Dragonbums said:
So a fucking documentary has more say and validity over me- a woman, who was at some point a little girl living the stereotype of dolls and princesses because some scientist said "because biology?"
You know what? No.
That's it.
I'm not even going to continue this further.
I'm not making a "claim"
I'm telling you how I actually experience the very thing you claimed. The stupid "All girls like princesses" notion that is more often than not a result of the parents buying said toys for them early on without even so much as asking them what they want because the assume all girls like dolls.
The only way you, or this video can know for a fact which is biology and which is societal culture is if you have parents who are willing to give up their newborn baby boy and baby girl and subjugate them for the next 5-8 years to a totally controlled gender neutral environment and see what happens. In fact, they won't even have names. They will be chosen by the kid themselves.

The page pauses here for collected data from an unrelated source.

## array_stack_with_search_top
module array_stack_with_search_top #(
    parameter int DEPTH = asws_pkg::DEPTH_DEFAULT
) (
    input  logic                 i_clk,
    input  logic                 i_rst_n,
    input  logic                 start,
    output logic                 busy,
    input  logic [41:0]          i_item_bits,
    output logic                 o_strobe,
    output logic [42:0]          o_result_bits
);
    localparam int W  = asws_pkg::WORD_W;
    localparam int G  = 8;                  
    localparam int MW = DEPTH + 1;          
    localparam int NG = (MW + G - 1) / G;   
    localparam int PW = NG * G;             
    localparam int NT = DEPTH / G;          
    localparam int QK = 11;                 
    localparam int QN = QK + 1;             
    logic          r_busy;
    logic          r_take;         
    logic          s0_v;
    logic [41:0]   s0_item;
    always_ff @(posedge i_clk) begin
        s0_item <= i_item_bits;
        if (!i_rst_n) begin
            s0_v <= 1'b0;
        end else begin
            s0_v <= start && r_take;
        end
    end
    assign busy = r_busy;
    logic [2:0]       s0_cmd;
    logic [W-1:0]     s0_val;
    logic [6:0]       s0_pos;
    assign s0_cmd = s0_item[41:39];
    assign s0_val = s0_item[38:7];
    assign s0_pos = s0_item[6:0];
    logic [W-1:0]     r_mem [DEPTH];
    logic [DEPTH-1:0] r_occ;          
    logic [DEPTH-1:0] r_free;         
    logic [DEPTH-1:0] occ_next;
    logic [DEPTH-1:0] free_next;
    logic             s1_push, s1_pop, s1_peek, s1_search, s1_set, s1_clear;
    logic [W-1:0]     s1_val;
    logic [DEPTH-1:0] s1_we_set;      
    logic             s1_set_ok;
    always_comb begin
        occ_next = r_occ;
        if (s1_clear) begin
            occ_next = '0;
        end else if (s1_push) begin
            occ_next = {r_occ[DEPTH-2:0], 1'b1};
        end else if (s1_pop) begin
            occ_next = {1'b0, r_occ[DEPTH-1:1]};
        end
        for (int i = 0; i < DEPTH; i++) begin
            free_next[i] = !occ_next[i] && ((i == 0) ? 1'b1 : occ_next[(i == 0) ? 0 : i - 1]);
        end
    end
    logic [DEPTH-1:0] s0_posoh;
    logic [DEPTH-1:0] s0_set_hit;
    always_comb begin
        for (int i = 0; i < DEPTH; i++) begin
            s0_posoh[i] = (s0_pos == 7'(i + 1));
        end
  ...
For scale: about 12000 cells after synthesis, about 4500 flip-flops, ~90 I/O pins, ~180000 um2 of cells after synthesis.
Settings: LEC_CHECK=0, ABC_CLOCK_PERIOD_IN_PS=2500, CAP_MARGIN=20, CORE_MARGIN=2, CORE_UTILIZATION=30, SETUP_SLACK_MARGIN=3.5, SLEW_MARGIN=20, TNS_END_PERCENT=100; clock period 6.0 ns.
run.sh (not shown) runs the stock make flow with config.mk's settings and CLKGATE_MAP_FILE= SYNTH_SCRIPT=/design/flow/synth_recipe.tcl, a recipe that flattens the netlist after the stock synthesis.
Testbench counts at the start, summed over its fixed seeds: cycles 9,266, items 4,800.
This design comes from an exercise in tuning for small area on the open sky130 flow, not from production work. Function was checked by simulation only, so behaviour that the tests miss may differ from the original. No activity file was given, so power comes from the tool's default toggle rates.

== v6 ==
// cpuTop
module cpuTop #(
   parameter isaPkg::dataWord resetAddr = '0
) (
   input  logic            clk,
   input  logic            reset,
   output isaPkg::dataWord instrAddr,
   input  isaPkg::dataWord instr,
   output isaPkg::dataWord dataAddr,
   output isaPkg::dataWord writeData,
   output logic            storeEn,
   input  isaPkg::dataWord readData
);
Size in the first run: ~3400 cells after synthesis, about 160 I/O pins, about 52000 µm² of cells after synthesis.
==> module decodeStage, before the edit <==
module decodeStage (
   input  logic                 clk,
   input  logic                 reset,
   input  isaPkg::dataWord      instr,
   input  logic [29:0]          nextPc,
   output isaPkg::regIndex      readA,
   output isaPkg::regIndex      readB,
   input  isaPkg::dataWord      dataA,
   input  isaPkg::dataWord      dataB,
   output logic                 taken,
   output logic [29:0]          target,
   output pipePkg::resultBundle toExecute
);
   isaPkg::opcodeField opcode;
   isaPkg::functField  funct;
   isaPkg::regIndex    rd;
   isaPkg::dataWord    immExt;
   pipePkg::aluSel     sel;
   logic               invert;
   logic               carryIn;
   logic               useImm;
   logic               destIsRt;
   logic               regWrite;
   logic               memRead;
   logic               memWrite;
   logic               isBeq;
   logic               isBne;
   isaPkg::dataWord    b;
   isaPkg::dataWord    bx;
   isaPkg::dataWord    result;
   assign opcode = instr[isaPkg::opcodeMsb:isaPkg::opcodeLsb];
   assign funct  = instr[isaPkg::functMsb:isaPkg::functLsb];
   assign readA  = instr[isaPkg::rsMsb:isaPkg::rsLsb];
   assign readB  = instr[isaPkg::rtMsb:isaPkg::rtLsb];
   assign rd     = instr[isaPkg::rdMsb:isaPkg::rdLsb];
   assign immExt = {{16{instr[isaPkg::immMsb]}}, instr[isaPkg::immMsb:isaPkg::immLsb]};
   always_comb begin
      sel      = '0;
      sel.sum  = 1'b1;
      invert   = 1'b0;
      carryIn  = 1'b0;
      useImm   = 1'b1;
      destIsRt = 1'b1;
      regWrite = 1'b0;
      memRead  = 1'b0;
      memWrite = 1'b0;
      isBeq    = 1'b0;
      isBne    = 1'b0;
      case (opcode)
         isaPkg::opcodeAddi: regWrite = 1'b1;
         isaPkg::opcodeSubi: begin
            invert   = 1'b1;
            carryIn  = 1'b1;
            regWrite = 1'b1;
         end
         isaPkg::opcodeXori: begin
            sel      = '0;
            sel.bitXor = 1'b1;
            regWrite = 1'b1;
         end
         isaPkg::opcodeAndi: begin
            sel      = '0;
            sel.bitAnd = 1'b1;
            regWrite = 1'b1;
         end
         isaPkg::opcodeOri: begin
            sel      = '0;
            sel.bitOr = 1'b1;
            regWrite = 1'b1;
         end
         isaPkg::opcodeLw: begin
            regWrite = 1'b1;
            memRead  = 1'b1;
         end
         isaPkg::opcodeSw:  memWrite = 1'b1;
         isaPkg::opcodeBeq: isBeq = 1'b1;
         isaPkg::opcodeBne: isBne = 1'b1;
         isaPkg::opcodeRFormat: begin
            useImm   = 1'b0;
            destIsRt = 1'b0;
            regWrite = 1'b1;
            case (funct)
               isaPkg::functAdd: ;
               isaPkg::functSub: begin
                  invert  = 1'b1;
                  carryIn = 1'b1;
               end
               isaPkg::functXor: begin
                  sel        = '0;
                  sel.bitXor = 1'b1;
               end
               isaPkg::functAnd: begin
                  sel        = '0;
                  sel.bitAnd = 1'b1;
               end
               isaPkg::functOr: begin
                  sel       = '0;
                  sel.bitOr = 1'b1;
               end
               isaPkg::functSlt: begin
                  sel         = '0;
                  sel.compare = 1'b1;
                  invert      = 1'b1;
                  carryIn     = 1'b1;
               end
               isaPkg::functSle: begin
                  sel         = '0;
                  sel.compare = 1'b1;
                  invert      = 1'b1;
               end
               default: regWrite = 1'b0;
            endcase
         end
         default: ;
      endcase
   end
   assign taken  = (isBeq && dataA == dataB) || (isBne && dataA != dataB);
   logic [16:0] targetLow;
   assign targetLow = {1'b0, nextPc[15:0]} + {1'b0, instr[15:0]};
   logic        targetMove;
   logic [13:0] targetFlip;
   logic [14:0] targetRipple;
   logic [13:0] targetHigh;
   assign targetMove      = targetLow[16] ^ instr[15];
   assign targetFlip      = nextPc[29:16] ^ {14{instr[15]}};
   assign targetRipple[0] = targetMove;
   for (genvar i = 0; i < 14; i++) begin : g_high
      assign targetHigh[i]     = targetFlip[i] ^ targetRipple[i] ^ instr[15];
      assign targetRipple[i+1] = targetFlip[i] & targetRipple[i];
   end
   assign target = {targetHigh, targetLow[15:0]};
   assign b  = useImm ? immExt : dataB;
   assign bx = invert ? ~b : b;
   isaPkg::dataWord gen;
   isaPkg::dataWord prop;
   isaPkg::dataWord carry;
   logic            carryOut;
   assign gen  = dataA & bx;
   assign prop = dataA ^ bx;
   prefixCarry #(.width(32)) i_carry (
      .gen(gen),
      .prop(prop),
      .carryIn(carryIn),
      .carry(carry),
      .carryOut(carryOut)
   );
   logic takeProp;
   logic takeGen;
   assign takeProp = sel.bitXor | sel.bitOr;
   assign takeGen  = sel.bitAnd | sel.bitOr;
   assign result = ({32{sel.sum}}     & (prop ^ carry))
                 | ({32{takeProp}}    & prop)
                 | ({32{takeGen}}     & gen)
                 | ({32{sel.compare}} & {31'b0, ~carryOut});
   always_ff @(posedge clk) begin
      toExecute.result    <= result;
      toExecute.storeData <= dataB;
      toExecute.destReg   <= destIsRt ? readB : rd;
      if (reset) begin
         toExecute.regWrite <= 1'b0;
         toExecute.memRead  <= 1'b0;
         toExecute.memWrite <= 1'b0;
      end else begin
         toExecute.regWrite <= regWrite;
         toExecute.memRead  <= memRead;
         toExecute.memWrite <= memWrite;
      end
   end
endmodule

I had to beg my parents before they finally caved in and bought me an Nintendo 64
Woah Woah Woah, calm down; no need to explode. But yes, generally presentations of a series of related cited facts (documentaries), peer reviewed scholarly articles, logical lines of argumentation, and the results of controlled experiments are considered closer to the "truth" (as much as that can exist) than one persons individual experience. There's a reason anecdotal evidence is considered a logical fallacy. Moreover you do not need to completely strip something of its environment to get meaningful results; something called regression analysis (http://en.wikipedia.org/wiki/Regression_analysis) exists. The results of numerous studies (Simon's is simply the most well known) are generally in consensus here, preference of toys at an early age: dolls and human-like things for girls and mechanical things for boys is most closely related to prenatal testosterone.
Now I understand you may have had a trying relationship with the norm. You are clearly genetically predisposed to something else, and I'm generally happy you found happiness somewhere else. But your experience does not discount the validity of the statistical baseline or its models.
And finally, why is the fact that you're a woman pertinent? Logic is logic, no matter who it comes from.